$ cat config.mk
export PLATFORM = sky130hd
export DESIGN_NAME = braille_cell_sender
export DESIGN_NICKNAME = d
export VERILOG_FILES = /design/src/rtl/braille_pkg.sv /design/src/rtl/braille_cell_lookup.sv /design/src/rtl/braille_cell_sender.sv
export SDC_FILE = /design/constraint.sdc
export NUM_CORES = 1
export LEC_CHECK = 0
export BUFFER_PORTS_ARGS = -buffer_cell sky130_fd_sc_hd__buf_2
export CORE_ASPECT_RATIO = 1.2
export CORE_MARGIN = 4
export CORE_UTILIZATION = 40
export DETAILED_ROUTE_END_ITERATION = 8
export PLACE_DENSITY = 0.55
export SLEW_MARGIN = 20
export SYNTH_ARGS = -nofsm -noshare
export SYNTH_HDL_FRONTEND = slang
export SYNTH_SLANG_ARGS = --single-unit
$ cat constraint.sdc
create_clock -name clk -period 1.93 [get_ports clk]
set_clock_uncertainty 0.05 [all_clocks]
set_input_delay 0.386 -clock clk [delete_from_list [all_inputs] [get_ports clk]]
set_output_delay 0.386 -clock clk [all_outputs]
set_load 0.01 [all_outputs]
$ cat src/rtl/braille_pkg.sv
// Shared definitions for the braille calculator input side.
//  - state_e      : sender FSM states
//  - CELL_0..14   : 6-bit braille cells (raster order, 1 = raised dot) per code
//  - SLOT_A/B/OP  : capture slot indices
package braille_pkg;

  typedef enum logic [2:0] {
    ST_IDLE    = 3'd0,
    ST_PRESSED = 3'd1,
    ST_SETUP   = 3'd2,
    ST_SEND_HI = 3'd3,
    ST_SEND_LO = 3'd4,
    ST_SETTLE  = 3'd5
  } state_e;

  localparam logic [5:0] CELL_0  = 6'b000111;
  localparam logic [5:0] CELL_1  = 6'b001000;
  localparam logic [5:0] CELL_2  = 6'b001010;
  localparam logic [5:0] CELL_3  = 6'b001100;
  localparam logic [5:0] CELL_4  = 6'b001101;
  localparam logic [5:0] CELL_5  = 6'b001001;
  localparam logic [5:0] CELL_6  = 6'b001110;
  localparam logic [5:0] CELL_7  = 6'b001111;
  localparam logic [5:0] CELL_8  = 6'b001011;
  localparam logic [5:0] CELL_9  = 6'b000101;
  localparam logic [5:0] CELL_10 = 6'b010011;
  localparam logic [5:0] CELL_11 = 6'b000011;
  localparam logic [5:0] CELL_12 = 6'b100001;
  localparam logic [5:0] CELL_13 = 6'b010010;
  localparam logic [5:0] CELL_14 = 6'b111111;

  localparam logic [1:0] SLOT_A  = 2'd0;
  localparam logic [1:0] SLOT_B  = 2'd1;
  localparam logic [1:0] SLOT_OP = 2'd2;

endpackage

▸ **EXERCISE REQUIREMENTS**
All of the material must be given again without any change.

▸ **RESPONSE TO THE TASK**
$ cat config.mk
export PLATFORM = sky130hd
export DESIGN_NAME = braille_cell_sender
export DESIGN_NICKNAME = d
export VERILOG_FILES = /design/src/rtl/braille_pkg.sv /design/src/rtl/braille_cell_lookup.sv /design/src/rtl/braille_cell_sender.sv
export SDC_FILE = /design/constraint.sdc
export NUM_CORES = 1
export LEC_CHECK = 0
export BUFFER_PORTS_ARGS = -buffer_cell sky130_fd_sc_hd__buf_2
export CORE_ASPECT_RATIO = 1.2
export CORE_MARGIN = 4
export CORE_UTILIZATION = 40
export DETAILED_ROUTE_END_ITERATION = 8
export PLACE_DENSITY = 0.55
export SLEW_MARGIN = 20
export SYNTH_ARGS = -nofsm -noshare
export SYNTH_HDL_FRONTEND = slang
export SYNTH_SLANG_ARGS = --single-unit
$ cat constraint.sdc
create_clock -name clk -period 1.93 [get_ports clk]
set_clock_uncertainty 0.05 [all_clocks]
set_input_delay 0.386 -clock clk [delete_from_list [all_inputs] [get_ports clk]]
set_output_delay 0.386 -clock clk [all_outputs]
set_load 0.01 [all_outputs]
$ cat src/rtl/braille_pkg.sv
// Shared definitions for the braille calculator input side.
//  - state_e      : sender FSM states
//  - CELL_0..14   : 6-bit braille cells (raster order, 1 = raised dot) per code
//  - SLOT_A/B/OP  : capture slot indices
package braille_pkg;

  typedef enum logic [2:0] {
    ST_IDLE    = 3'd0,
    ST_PRESSED = 3'd1,
    ST_SETUP   = 3'd2,
    ST_SEND_HI = 3'd3,
    ST_SEND_LO = 3'd4,
    ST_SETTLE  = 3'd5
  } state_e;

  localparam logic [5:0] CELL_0  = 6'b000111;
  localparam logic [5:0] CELL_1  = 6'b001000;
  localparam logic [5:0] CELL_2  = 6'b001010;
  localparam logic [5:0] CELL_3  = 6'b001100;
  localparam logic [5:0] CELL_4  = 6'b001101;
  localparam logic [5:0] CELL_5  = 6'b001001;
  localparam logic [5:0] CELL_6  = 6'b001110;
  localparam logic [5:0] CELL_7  = 6'b001111;
  localparam logic [5:0] CELL_8  = 6'b001011;
  localparam logic [5:0] CELL_9  = 6'b000101;
  localparam logic [5:0] CELL_10 = 6'b010011;
  localparam logic [5:0] CELL_11 = 6'b000011;
  localparam logic [5:0] CELL_12 = 6'b100001;
  localparam logic [5:0] CELL_13 = 6'b010010;
  localparam logic [5:0] CELL_14 = 6'b111111;

  localparam logic [1:0] SLOT_A  = 2'd0;
  localparam logic [1:0] SLOT_B  = 2'd1;
  localparam logic [1:0] SLOT_OP = 2'd2;

endpackage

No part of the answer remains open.